Paper No. 241-7
Presentation Time: 3:00 PM
THE ROLES OF SEDIMENT SUPPLY, SEDIMENT AVAILABILITY, AND WIND IN DRIVING THE LOESS ENGINE OF THE PALOUSE, PACIFIC NORTHWEST
The Palouse Loess has one of the most complete Quaternary paleoclimate records in the Pacific Northwest. Dozens of loess-paleosol sequences have been preserved with the most recent sequences closely tied to late Quaternary ice age climate variability. The ultimate controls of loess generation and accumulation (as opposed to paleosol development), here called the loess engine, is related to the complex interplay of sediment supply, sediment availability, and dust-transporting winds. Sediment supply, at least for the late Pleistocene, is tied to glacial outburst flooding (e.g., Missoula Floods) that deposited sand- and silt-rich sediment in prominent depocenters. Sediment availability is controlled by climate and vegetation density, with the loess source areas characterized by low density shrub-steppe during the cold and arid climate of the last glacial maximum (LGM). Wetter conditions correspond with the expansion of grasslands. The wind regime also likely changed, with the glacial anticyclone suppressing prevailing dust-transporting southwesterly winds during the LGM. As documented in latest Pleistocene loess-paleosol sequences, the calcic paleosols that predominate the loess represent cold and arid climates when loess accumulation was minimal due to the lack of strong, dust-transporting winds. As the glacial climate destabilized and the prevailing winds returned, multiple episodes of glacial outburst flooding also replenished the source areas. New luminescence dating of loess suggests that as the loess engine restarted, loess accumulated rapidly, coeval with and immediately following glacial outburst flooding episodes. Once wetter conditions of the Holocene prevailed, the loess engine slowed. Therefore, at least in the late Pleistocene, most of the loess-paleosol record is tied to glacial climates.
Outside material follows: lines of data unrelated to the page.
File: src/rtl/pipeline_hazard_ctrl.sv
// Hazard and sequencing controller for the five-stage miniRV pipeline.
// Produces stall/flush/bubble controls for the PC and pipeline registers,
// EX operand-forwarding selects, a RAM-wait freeze FSM with a sticky
// timeout flag, and saturating stall/flush event counters.
module pipeline_hazard_ctrl #(
    parameter logic [1:0] LOAD_WSEL   = 2'b01,
    parameter int         MEM_TIMEOUT = 16,
    parameter int         CNT_W       = 16
) (
    input  logic             cpu_clk,
    input  logic             cpu_rst,
    input  logic [4:0]       id_rs1,
    input  logic [4:0]       id_rs2,
    input  logic             id_rs1_used,
    input  logic             id_rs2_used,
    input  logic [4:0]       ex_wR,
    input  logic             ex_rf_we,
    input  logic [1:0]       ex_rf_wsel,
    input  logic [4:0]       mem_wR,
    input  logic             mem_rf_we,
    input  logic [4:0]       wb_wR,
    input  logic             wb_rf_we,
    input  logic             ex_jump,
    input  logic             mem_req,
    input  logic             mem_ready,
    output logic             pc_stall,
    output logic             if_id_stall,
    output logic             if_id_flush,
    output logic             id_ex_stall,
    output logic             id_ex_flush,
    output logic             ex_mem_stall,
    output logic             mem_wb_bubble,
    output logic [1:0]       fwd_rs1_sel,
    output logic [1:0]       fwd_rs2_sel,
    output logic             mem_err,
    output logic [CNT_W-1:0] stall_cnt,
    output logic [CNT_W-1:0] flush_cnt
);

    // Wait counter must be able to hold MEM_TIMEOUT itself.
    localparam int WCW = (MEM_TIMEOUT < 2) ? 1 : $clog2(MEM_TIMEOUT + 1);
    localparam logic [WCW-1:0] TIMEOUT_V = WCW'(MEM_TIMEOUT);
    localparam logic [WCW-1:0] WCNT_ONE  = WCW'(1);

    typedef enum logic [0:0] {
        ST_RUN  = 1'b0,
        ST_WAIT = 1'b1
    } state_t;

    state_t           state_q, state_d;
    logic [WCW-1:0]   wait_cnt_q, wait_cnt_d;
    logic             mem_err_q, mem_err_d;
    logic [CNT_W-1:0] stall_cnt_q, stall_cnt_d;
    logic [CNT_W-1:0] flush_cnt_q, flush_cnt_d;

    logic             freeze;
    logic             ex_is_load;
    logic             load_use;

    // Counter increment that sticks at all-ones.
    function automatic logic [CNT_W-1:0] sat_inc(input logic [CNT_W-1:0] v);
        if (&v) begin
            return v;
        end
        return v + {{(CNT_W-1){1'b0}}, 1'b1};
    endfunction

    // Forwarding select for one source operand, EX > MEM > WB; an EX load
    // hit selects the register file because the load-use stall covers it.
    function automatic logic [1:0] fwd_select(
        input logic [4:0] rs,
        input logic       used,
        input logic       ex_we,
        input logic [4:0] ex_rd,
        input logic       ex_load,
        input logic       mem_we,
        input logic [4:0] mem_rd,
        input logic       wb_we,
        input logic [4:0] wb_rd
    );
        if (!used) begin
            return 2'b00;
        end
        if (ex_we && (ex_rd != 5'd0) && (ex_rd == rs)) begin
            return ex_load ? 2'b00 : 2'b01;
        end
        if (mem_we && (mem_rd != 5'd0) && (mem_rd == rs)) begin
            return 2'b10;
        end
        if (wb_we && (wb_rd != 5'd0) && (wb_rd == rs)) begin
            return 2'b11;
        end
        return 2'b00;
    endfunction

    // Hazard detection: freeze while RAM is pending, load-use on an EX load.
    always_comb begin
        freeze     = ((state_q == ST_RUN) & mem_req & ~mem_ready) |
                     ((state_q == ST_WAIT) & ~mem_ready);
        ex_is_load = ex_rf_we & (ex_rf_wsel == LOAD_WSEL);
        load_use   = ex_is_load & (ex_wR != 5'd0) &
                     ((id_rs1_used & (id_rs1 == ex_wR)) |
                      (id_rs2_used & (id_rs2 == ex_wR)));
    end

    // Pipeline control outputs with priority reset > freeze > jump > load-use.
    always_comb begin
        pc_stall      = 1'b0;
        if_id_stall   = 1'b0;
        if_id_flush   = 1'b0;
        id_ex_stall   = 1'b0;
        id_ex_flush   = 1'b0;
        ex_mem_stall  = 1'b0;
        mem_wb_bubble = 1'b0;
        if (cpu_rst) begin
            pc_stall = 1'b0;
        end else if (freeze) begin
            pc_stall      = 1'b1;
            if_id_stall   = 1'b1;
            id_ex_stall   = 1'b1;
            ex_mem_stall  = 1'b1;
            mem_wb_bubble = 1'b1;
        end else if (ex_jump) begin
            if_id_flush = 1'b1;
            id_ex_flush = 1'b1;
        end else if (load_use) begin
            pc_stall    = 1'b1;
            if_id_stall = 1'b1;
            id_ex_flush = 1'b1;
        end
    end

    // Operand forwarding selects, independent of freeze, zeroed in reset.
    always_comb begin
        fwd_rs1_sel = 2'b00;
        fwd_rs2_sel = 2'b00;
        if (!cpu_rst) begin
            fwd_rs1_sel = fwd_select(id_rs1, id_rs1_used, ex_rf_we, ex_wR,
                                     ex_is_load, mem_rf_we, mem_wR,
                                     wb_rf_we, wb_wR);
            fwd_rs2_sel = fwd_select(id_rs2, id_rs2_used, ex_rf_we, ex_wR,
                                     ex_is_load, mem_rf_we, mem_wR,
                                     wb_rf_we, wb_wR);
        end
    end

    // RAM-wait FSM next state, wait counter and sticky timeout flag.
    always_comb begin
        state_d    = state_q;
        wait_cnt_d = wait_cnt_q;
        unique case (state_q)
            ST_RUN: begin
                if (mem_req && !mem_ready) begin
                    state_d    = ST_WAIT;
                    wait_cnt_d = WCNT_ONE;
                end
            end
            ST_WAIT: begin
                if (mem_ready) begin
                    state_d    = ST_RUN;
                    wait_cnt_d = '0;
                end else if (wait_cnt_q != TIMEOUT_V) begin
                    wait_cnt_d = wait_cnt_q + WCNT_ONE;
                end
            end
            default: begin
                state_d    = ST_RUN;
                wait_cnt_d = '0;
            end
        endcase
        mem_err_d = mem_err_q |
                    ((state_d == ST_WAIT) && (wait_cnt_d == TIMEOUT_V));
    end

    // Event counters follow the stall and ID/EX flush outputs.
    always_comb begin
        stall_cnt_d = pc_stall    ? sat_inc(stall_cnt_q) : stall_cnt_q;
        flush_cnt_d = id_ex_flush ? sat_inc(flush_cnt_q) : flush_cnt_q;
    end

    // State, wait counter, error flag and counters; async reset.
    always_ff @(posedge cpu_clk or posedge cpu_rst) begin
        if (cpu_rst) begin
            state_q     <= ST_RUN;
            wait_cnt_q  <= '0;
            mem_err_q   <= 1'b0;
            stall_cnt_q <= '0;
            flush_cnt_q <= '0;
        end else begin
            state_q     <= state_d;
            wait_cnt_q  <= wait_cnt_d;
            mem_err_q   <= mem_err_d;
            stall_cnt_q <= stall_cnt_d;
            flush_cnt_q <= flush_cnt_d;
        end
    end

    assign mem_err   = mem_err_q;
    assign stall_cnt = stall_cnt_q;
    assign flush_cnt = flush_cnt_q;

endmodule
===== src/rtl/vga_capture.sv =====
// vga_capture: passive VGA timing recovery and frame checker.
// Recovers pixel coordinates and display-enable from hsync/vsync. Measures
// line and frame periods, locks after consistent frames, and keeps a 16-bit
// additive checksum of the active pixels of each frame.
// Ports:
//   clk, rst_n         pixel clock, asynchronous active-low reset
//   hsync, vsync, rgb  VGA pins (syncs active low, rgb = {R,G,B} 2b each)
//   pix_x, pix_y, de   recovered coordinates (0 when de=0) and enable
//   h_total, v_total   last measured line period (clocks) / frame length (lines)
//   locked             timing locked
//   frame_sum          checksum of the last complete frame
//   frame_done         one-cycle pulse when frame_sum/v_total update
module vga_capture #(
  parameter int unsigned H_START     = 144,
  parameter int unsigned H_ACTIVE    = 640,
  parameter int unsigned V_START     = 35,
  parameter int unsigned V_ACTIVE    = 480,
  parameter int unsigned LOCK_FRAMES = 2
) (
  input  logic        clk,
  input  logic        rst_n,
  input  logic        hsync,
  input  logic        vsync,
  input  logic [5:0]  rgb,
  output logic [9:0]  pix_x,
  output logic [9:0]  pix_y,
  output logic        de,
  output logic [9:0]  h_total,
  output logic [9:0]  v_total,
  output logic        locked,
  output logic [15:0] frame_sum,
  output logic        frame_done
);

  localparam logic [9:0] HS = 10'(H_START);
  localparam logic [9:0] HE = 10'(H_START + H_ACTIVE);
  localparam logic [9:0] VS = 10'(V_START);
  localparam logic [9:0] VE = 10'(V_START + V_ACTIVE);
  localparam logic [7:0] LOCK_N = 8'(LOCK_FRAMES);

  typedef enum logic [1:0] {SEARCH, TRACK, LOCKED} state_t;

  state_t      state_q, state_d;
  logic        hs1_q, hs2_q, hs3_q, vs1_q, vs2_q, vs3_q;
  logic [5:0]  rgb1_q, rgb2_q;
  logic [9:0]  hcnt_q, hcnt_d, vcnt_q, vcnt_d;
  logic [9:0]  h_total_q, h_total_d, v_total_q, v_total_d, v_ref_q, v_ref_d;
  logic [9:0]  pix_x_q, pix_x_d, pix_y_q, pix_y_d;
  logic [7:0]  good_q, good_d;
  logic        line_bad_q, line_bad_d, have_prev_q, have_prev_d;
  logic [15:0] sum_q, sum_d, frame_sum_q, frame_sum_d;
  logic        de_q, de_d, frame_done_q, frame_done_d, locked_q, locked_d;
  logic        hfall, vfall, lost, frame_ok;
  logic [9:0]  h_period, vcnt_inc, v_meas;

  assign hfall = hs3_q & ~hs2_q;
  assign vfall = vs3_q & ~vs2_q;

  always_comb begin
    state_d      = state_q;
    hcnt_d       = (hcnt_q == '1) ? hcnt_q : hcnt_q + 10'd1;
    vcnt_d       = vcnt_q;
    h_total_d    = h_total_q;
    v_total_d    = v_total_q;
    v_ref_d      = v_ref_q;
    good_d       = good_q;
    line_bad_d   = line_bad_q;
    have_prev_d  = have_prev_q;
    sum_d        = sum_q;
    frame_sum_d  = frame_sum_q;
    frame_done_d = 1'b0;
    frame_ok     = 1'b0;
    h_period     = hcnt_q + 10'd1;
    vcnt_inc     = (vcnt_q == '1) ? vcnt_q : vcnt_q + 10'd1;
    // A vsync fall normally coincides with an hsync fall; the line ending
    // there is counted so the frame length comes out in whole lines.
    v_meas       = hfall ? vcnt_inc : vcnt_q;
    lost         = ((hcnt_q == '1) && !hfall) || ((vcnt_q == '1) && !vfall);

    if (hfall) begin
      hcnt_d      = '0;
      vcnt_d      = vcnt_inc;
      h_total_d   = h_period;
      // The first line of a frame has no in-frame predecessor to compare to.
      if (have_prev_q && (h_period != h_total_q)) line_bad_d = 1'b1;
      have_prev_d = 1'b1;
    end
    if (vfall) vcnt_d = '0;

    de_d    = (hcnt_q >= HS) && (hcnt_q < HE) && (vcnt_q >= VS) && (vcnt_q < VE) &&
              (state_q != SEARCH);
    pix_x_d = de_d ? hcnt_q - HS : '0;
    pix_y_d = de_d ? vcnt_q - VS : '0;
    if (de_d) sum_d = sum_q + {10'd0, rgb2_q};

    if (lost) begin
      state_d     = SEARCH;
      good_d      = '0;
      line_bad_d  = 1'b0;
      have_prev_d = 1'b0;
      sum_d       = '0;
    end else if (vfall) begin
      line_bad_d  = 1'b0;
      have_prev_d = 1'b0;
      sum_d       = '0;
      frame_ok    = !line_bad_q && ((good_q == '0) || (v_meas == v_ref_q));
      case (state_q)
        SEARCH: begin
          state_d = TRACK;
          good_d  = '0;
        end
        TRACK: begin
          v_ref_d = v_meas;
          if (frame_ok) good_d = good_q + 8'd1;
          else          good_d = line_bad_q ? 8'd0 : 8'd1;
          if (good_d >= LOCK_N) state_d = LOCKED;
        end
        LOCKED: begin
          v_ref_d = v_meas;
          if (!frame_ok) begin
            state_d = TRACK;
            good_d  = '0;
          end
        end
        default: state_d = SEARCH;
      endcase
      if (state_q != SEARCH) begin
        frame_sum_d  = sum_q;
        v_total_d    = v_meas;
        frame_done_d = 1'b1;
      end
    end

    locked_d = (state_d == LOCKED);
  end

  always_ff @(posedge clk or negedge rst_n) begin
    if (!rst_n) begin
      // Sync stages idle high so reset release never looks like a fall.
      {hs1_q, hs2_q, hs3_q, vs1_q, vs2_q, vs3_q} <= '1;
      rgb1_q       <= '0;
      rgb2_q       <= '0;
      state_q      <= SEARCH;
      hcnt_q       <= '0;
      vcnt_q       <= '0;
      h_total_q    <= '0;
      v_total_q    <= '0;
      v_ref_q      <= '0;
      good_q       <= '0;
      line_bad_q   <= 1'b0;
      have_prev_q  <= 1'b0;
      sum_q        <= '0;
      frame_sum_q  <= '0;
      frame_done_q <= 1'b0;
      de_q         <= 1'b0;
      pix_x_q      <= '0;
      pix_y_q      <= '0;
      locked_q     <= 1'b0;
    end else begin
      hs1_q        <= hsync;
      hs2_q        <= hs1_q;
      hs3_q        <= hs2_q;
      vs1_q        <= vsync;
      vs2_q        <= vs1_q;
      vs3_q        <= vs2_q;
      rgb1_q       <= rgb;
      rgb2_q       <= rgb1_q;
      state_q      <= state_d;
      hcnt_q       <= hcnt_d;
      vcnt_q       <= vcnt_d;
      h_total_q    <= h_total_d;
      v_total_q    <= v_total_d;
      v_ref_q      <= v_ref_d;
      good_q       <= good_d;
      line_bad_q   <= line_bad_d;
      have_prev_q  <= have_prev_d;
      sum_q        <= sum_d;
      frame_sum_q  <= frame_sum_d;
      frame_done_q <= frame_done_d;
      de_q         <= de_d;
      pix_x_q      <= pix_x_d;
      pix_y_q      <= pix_y_d;
      locked_q     <= locked_d;
    end
  end

  assign pix_x      = pix_x_q;
  assign pix_y      = pix_y_q;
  assign de         = de_q;
  assign h_total    = h_total_q;
  assign v_total    = v_total_q;
  assign locked     = locked_q;
  assign frame_sum  = frame_sum_q;
  assign frame_done = frame_done_q;

endmodule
Stratigraphic repetition of calcic paleosols and their striking similarity of features, including the ubiquitous cicada burrow fabric, spans the time prior to the last magnetic reversal (ca. 781 ka) and suggests that the thick loess-paleosol sequence is controlled by the interplay of arid glacial climates promoting soil formation followed by glacial outburst floods that resupplied the sand- and silt-rich sediment that was reworked by returning strong winds to produce sand dunes and loess.